Frequently Asked Questions
Is Welder still in shortage in Australia in 2026?
Yes. Jobs and Skills Australia rates Welder among the most consistently short-staffed trades, with Skill Level 3 occupations filling at only 54.3% of advertised vacancies. The shortage spans construction, resources, shipbuilding and manufacturing — and is particularly acute in regional Australia, where most major projects are located.
Should I nominate Welder (First Class) or Pressure Welder?
Match the code to your current code qualifications. Pressure Welder (322312) requires current AS 3992, ASME IX or EN ISO 9606 qualifications — without these you cannot defend the code. Welder First Class (322313) covers structural and general welding to AS 1554 or equivalent. Many welders hold both, in which case choose the code your dominant work and employment evidence most strongly support.
Can my international welding qualifications be recognised?
Yes — for visa purposes. TRA assesses your qualifications against AQF Certificate III equivalence. However, Australian employers usually require verification welds on arrival, regardless of paperwork. Welders from comparable-system countries (UK, Ireland, parts of Europe) often use the OSAP program, which includes a practical assessment offshore — a strong proof point for employers.
Which Australian welding tickets should I get after arrival?
The most useful tickets are AS 1554 structural welder qualifications (1A, 2, 3 across positions), AS 3992 pressure-welding qualifications, and process certifications for TIG, MIG and SMAW in the materials and positions matching your specialism. White Card (general construction induction) is mandatory for site work and can be done in a single day. Many regional employers will sponsor advanced ticket upgrades for high-performing welders.
Do I need separate registration to work as a welder in Australia?
No. Unlike electricians and plumbers, welders do not require a separate state licence. The TRA skills assessment is sufficient for visa purposes. Code qualifications (AS 1554, AS 3992, AWS D1.1) are issued by approved testing centres and recognised by employers and inspectors — these are practical qualifications rather than government licences.
How fast can I get to Australia as a welder?

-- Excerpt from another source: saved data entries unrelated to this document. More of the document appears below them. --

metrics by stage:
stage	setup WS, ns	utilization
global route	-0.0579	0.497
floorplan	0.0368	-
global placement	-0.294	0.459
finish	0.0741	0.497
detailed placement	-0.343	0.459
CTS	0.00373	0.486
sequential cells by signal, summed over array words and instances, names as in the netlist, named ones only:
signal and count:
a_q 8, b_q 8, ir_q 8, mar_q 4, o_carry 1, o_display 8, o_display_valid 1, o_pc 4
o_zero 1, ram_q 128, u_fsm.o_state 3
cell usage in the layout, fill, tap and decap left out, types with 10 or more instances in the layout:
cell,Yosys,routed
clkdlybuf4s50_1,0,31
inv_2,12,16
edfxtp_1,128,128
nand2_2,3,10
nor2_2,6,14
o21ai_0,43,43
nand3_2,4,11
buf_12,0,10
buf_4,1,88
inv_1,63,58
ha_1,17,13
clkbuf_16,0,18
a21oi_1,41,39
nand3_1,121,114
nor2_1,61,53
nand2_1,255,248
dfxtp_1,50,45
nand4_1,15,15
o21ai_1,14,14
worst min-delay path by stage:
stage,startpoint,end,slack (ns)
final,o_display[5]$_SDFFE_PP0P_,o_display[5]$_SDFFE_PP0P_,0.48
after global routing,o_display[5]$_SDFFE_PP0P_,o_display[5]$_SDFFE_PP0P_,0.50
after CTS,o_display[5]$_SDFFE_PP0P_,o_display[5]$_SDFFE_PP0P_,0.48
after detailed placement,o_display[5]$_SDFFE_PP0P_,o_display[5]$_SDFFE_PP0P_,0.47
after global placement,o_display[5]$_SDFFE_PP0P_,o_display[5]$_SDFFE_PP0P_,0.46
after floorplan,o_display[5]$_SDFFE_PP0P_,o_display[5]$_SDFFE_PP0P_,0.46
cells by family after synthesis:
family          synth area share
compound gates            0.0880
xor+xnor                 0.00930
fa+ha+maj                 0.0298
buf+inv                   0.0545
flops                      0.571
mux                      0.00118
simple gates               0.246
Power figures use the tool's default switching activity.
--- src/rtl/ghost_mover_if.sv ---
`default_nettype none
// +----------------------------------------------------------------------------+
// | ghost_mover_if                                                             |
// | Chase-logic requests and wall flags in, ghost position and status out.     |
// | Revision: 1.0                                                              |
// +----------------------------------------------------------------------------+
interface ghost_mover_if;
  logic        frame_tick;
  logic        gU, gD, gL, gR;
  logic        g1uE, g1dE, g1lE, g1rE;
  logic        caught;
  logic [10:0] xGhost, yGhost;
  logic [3:0]  dir;
  logic [1:0]  state;
  logic        moving;

  modport master (
    output frame_tick, gU, gD, gL, gR, g1uE, g1dE, g1lE, g1rE, caught,
    input  xGhost, yGhost, dir, state, moving
  );

  modport slave (
    input  frame_tick, gU, gD, gL, gR, g1uE, g1dE, g1lE, g1rE, caught,
    output xGhost, yGhost, dir, state, moving
  );
endinterface
`default_nettype wire

--- src/rtl/ghost_mover.sv ---
`default_nettype none
// +----------------------------------------------------------------------------+
// | ghost_mover                                                                |
// | Ghost life-cycle (HOME/LEAVING/CHASE) and frame-paced position update.     |
// | Define GHOST_TUNNEL_WRAP_EN to wrap x across the tunnel instead of clamp.  |
// | Revision: 1.0                                                              |
// +----------------------------------------------------------------------------+
module ghost_mover #(
  parameter logic [10:0] X_START        = 11'd320,
  parameter logic [10:0] Y_START        = 11'd240,
  parameter logic [10:0] EXIT_Y         = 11'd208,
  parameter int          STEP           = 4,
  parameter int          MOVE_DIV       = 2,
  parameter int          RELEASE_FRAMES = 120,
  parameter logic [10:0] X_MIN          = 11'd0,
  parameter logic [10:0] X_MAX          = 11'd639
) (
  input wire logic     clk,
  input wire logic     reset,
  ghost_mover_if.slave bus
);
  typedef enum logic [1:0] {
    S_HOME    = 2'b00,
    S_LEAVING = 2'b01,
    S_CHASE   = 2'b10
  } state_t;

  localparam logic [3:0]  c_dir_u    = 4'b1000;
  localparam logic [3:0]  c_dir_d    = 4'b0100;
  localparam logic [3:0]  c_dir_l    = 4'b0010;
  localparam logic [3:0]  c_dir_r    = 4'b0001;
  localparam logic [11:0] c_step     = 12'(STEP);
  localparam logic [11:0] c_xmin     = {1'b0, X_MIN};
  localparam logic [11:0] c_xmax     = {1'b0, X_MAX};
  localparam logic [11:0] c_ymax     = 12'd2047;
  localparam logic [15:0] c_div_last = 16'(MOVE_DIV - 1);
  localparam logic [15:0] c_rel_last = 16'(RELEASE_FRAMES - 1);

  state_t      r_state, w_state_nx;
  logic [10:0] r_x, r_y, w_x_nx, w_y_nx;
  logic [10:0] w_xl, w_xr, w_yu, w_yd;
  logic [3:0]  r_dir, w_dir_nx, w_sel, w_en;
  logic [15:0] r_div, r_rel, w_div_nx, w_rel_nx;
  logic        w_tick, w_clr;

  always_ff @(posedge clk or posedge reset) begin
    if (reset) begin
      r_state <= S_HOME;
      r_x     <= X_START;
      r_y     <= Y_START;
      r_dir   <= 4'b0000;
      r_div   <= 16'd0;
      r_rel   <= 16'd0;
    end else begin
      r_state <= w_state_nx;
      r_x     <= w_x_nx;
      r_y     <= w_y_nx;
      r_dir   <= w_dir_nx;
      r_div   <= w_div_nx;
      r_rel   <= w_rel_nx;
    end
  end

  always_comb begin
    w_tick = bus.frame_tick && (r_state != S_HOME) && (r_div == c_div_last);
    w_en   = {bus.g1uE, bus.g1dE, bus.g1lE, bus.g1rE};

    // Fresh requests win in R,L,D,U order; otherwise coast on the current dir.
    w_sel = 4'b0000;
    if (bus.gR && bus.g1rE)            w_sel = c_dir_r;
    else if (bus.gL && bus.g1lE)       w_sel = c_dir_l;
    else if (bus.gD && bus.g1dE)       w_sel = c_dir_d;
    else if (bus.gU && bus.g1uE)       w_sel = c_dir_u;
    else if ((r_dir & w_en) != 4'b0000) w_sel = r_dir;

`ifdef GHOST_TUNNEL_WRAP_EN
    if ({1'b0, r_x} < c_xmin + c_step) w_xl = 11'(c_xmax - c_step + 12'd1 + ({1'b0, r_x} - c_xmin));
    else                               w_xl = 11'({1'b0, r_x} - c_step);
    if ({1'b0, r_x} + c_step > c_xmax) w_xr = 11'(c_xmin + ({1'b0, r_x} + c_step - c_xmax - 12'd1));
    else                               w_xr = 11'({1'b0, r_x} + c_step);
    w_clr = 1'b0;
`else
    if ({1'b0, r_x} < c_xmin + c_step) w_xl = X_MIN;
    else                               w_xl = 11'({1'b0, r_x} - c_step);
    if ({1'b0, r_x} + c_step > c_xmax) w_xr = X_MAX;
    else                               w_xr = 11'({1'b0, r_x} + c_step);
    // A clamped horizontal move that goes nowhere stops the ghost.
    w_clr = ((w_sel == c_dir_r) && (w_xr == r_x)) || ((w_sel == c_dir_l) && (w_xl == r_x));
`endif
    if ({1'b0, r_y} < c_step)          w_yu = 11'd0;
    else                               w_yu = 11'({1'b0, r_y} - c_step);
    if ({1'b0, r_y} + c_step > c_ymax) w_yd = 11'(c_ymax);
    else                               w_yd = 11'({1'b0, r_y} + c_step);

    w_state_nx = r_state;
    w_x_nx     = r_x;
    w_y_nx     = r_y;
    w_dir_nx   = r_dir;
    w_div_nx   = r_div;
    w_rel_nx   = r_rel;

    if (bus.caught) begin
      w_state_nx = S_HOME;
      w_x_nx     = X_START;
      w_y_nx     = Y_START;
      w_dir_nx   = 4'b0000;
      w_div_nx   = 16'd0;
      w_rel_nx   = 16'd0;
    end else if (r_state == S_HOME) begin
      if (bus.frame_tick) begin
        if (r_rel == c_rel_last) begin
          w_state_nx = S_LEAVING;
          w_rel_nx   = 16'd0;
        end else begin
          w_rel_nx   = r_rel + 16'd1;
        end
      end
    end else begin
      if (bus.frame_tick) w_div_nx = w_tick ? 16'd0 : r_div + 16'd1;
      if (w_tick) begin
        if (r_state == S_LEAVING) begin
          if (w_yu <= EXIT_Y) begin
            w_y_nx     = EXIT_Y;
            w_dir_nx   = 4'b0000;
            w_state_nx = S_CHASE;
          end else begin
            w_y_nx     = w_yu;
            w_dir_nx   = c_dir_u;
          end
        end else begin
          w_dir_nx = w_clr ? 4'b0000 : w_sel;
          case (w_sel)
            c_dir_r: w_x_nx = w_xr;
            c_dir_l: w_x_nx = w_xl;
            c_dir_d: w_y_nx = w_yd;
            c_dir_u: w_y_nx = w_yu;
            default: ;
          endcase
        end
      end
    end
  end

  assign bus.xGhost = r_x;
  assign bus.yGhost = r_y;
  assign bus.dir    = r_dir;
  assign bus.state  = r_state;
  assign bus.moving = |r_dir;
endmodule
`default_nettype wire

--- src/flat_wrapper.sv ---
// flat-port wrapper written by rule: the top's interface ports become plain ports
module ghost_mover_flat 
#(
  parameter logic [10:0] X_START        = 11'd320,
  parameter logic [10:0] Y_START        = 11'd240,
  parameter logic [10:0] EXIT_Y         = 11'd208,
  parameter int          STEP           = 4,
  parameter int          MOVE_DIV       = 2,
  parameter int          RELEASE_FRAMES = 120,
  parameter logic [10:0] X_MIN          = 11'd0,
  parameter logic [10:0] X_MAX          = 11'd639
)
  (clk, reset, bus_frame_tick, bus_gU, bus_gD, bus_gL, bus_gR, bus_g1uE, bus_g1dE, bus_g1lE, bus_g1rE, bus_caught, bus_xGhost, bus_yGhost, bus_dir, bus_state, bus_moving);
  ghost_mover_if bus_i ();
  input wire logic clk;
  input wire logic reset;
  input wire logic [$bits(bus_i.frame_tick)-1:0] bus_frame_tick;
  input wire logic [$bits(bus_i.gU)-1:0] bus_gU;
  input wire logic [$bits(bus_i.gD)-1:0] bus_gD;
  input wire logic [$bits(bus_i.gL)-1:0] bus_gL;
  input wire logic [$bits(bus_i.gR)-1:0] bus_gR;
  input wire logic [$bits(bus_i.g1uE)-1:0] bus_g1uE;
  input wire logic [$bits(bus_i.g1dE)-1:0] bus_g1dE;
  input wire logic [$bits(bus_i.g1lE)-1:0] bus_g1lE;
  input wire logic [$bits(bus_i.g1rE)-1:0] bus_g1rE;
  input wire logic [$bits(bus_i.caught)-1:0] bus_caught;
  output wire logic [$bits(bus_i.xGhost)-1:0] bus_xGhost;
  output wire logic [$bits(bus_i.yGhost)-1:0] bus_yGhost;
  output wire logic [$bits(bus_i.dir)-1:0] bus_dir;
  output wire logic [$bits(bus_i.state)-1:0] bus_state;
  output wire logic [$bits(bus_i.moving)-1:0] bus_moving;
  assign bus_i.frame_tick = bus_frame_tick;
  assign bus_i.gU = bus_gU;
  assign bus_i.gD = bus_gD;
  assign bus_i.gL = bus_gL;
  assign bus_i.gR = bus_gR;
  assign bus_i.g1uE = bus_g1uE;
  assign bus_i.g1dE = bus_g1dE;
  assign bus_i.g1lE = bus_g1lE;
  assign bus_i.g1rE = bus_g1rE;
  assign bus_i.caught = bus_caught;
  assign bus_xGhost = bus_i.xGhost;
  assign bus_yGhost = bus_i.yGhost;
  assign bus_dir = bus_i.dir;
  assign bus_state = bus_i.state;
  assign bus_moving = bus_i.moving;
  ghost_mover #(.X_START(X_START), .Y_START(Y_START), .EXIT_Y(EXIT_Y), .STEP(STEP), .MOVE_DIV(MOVE_DIV), .RELEASE_FRAMES(RELEASE_FRAMES), .X_MIN(X_MIN), .X_MAX(X_MAX)) u_core (.clk(clk), .reset(reset), .bus(bus_i));
endmodule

With current qualifications and an offer from an approved sponsor, the 482 pathway can move 3-6 months from offer to grant. Without an offer, the 491 pathway typically takes 12-18 months end to end — TRA assessment first, then state nomination, then visa processing. Onshore JRP is the slowest because of the 12-month Australian employment requirement. For experienced welders with specialist tickets, employer sponsorship is usually the fastest realistic route.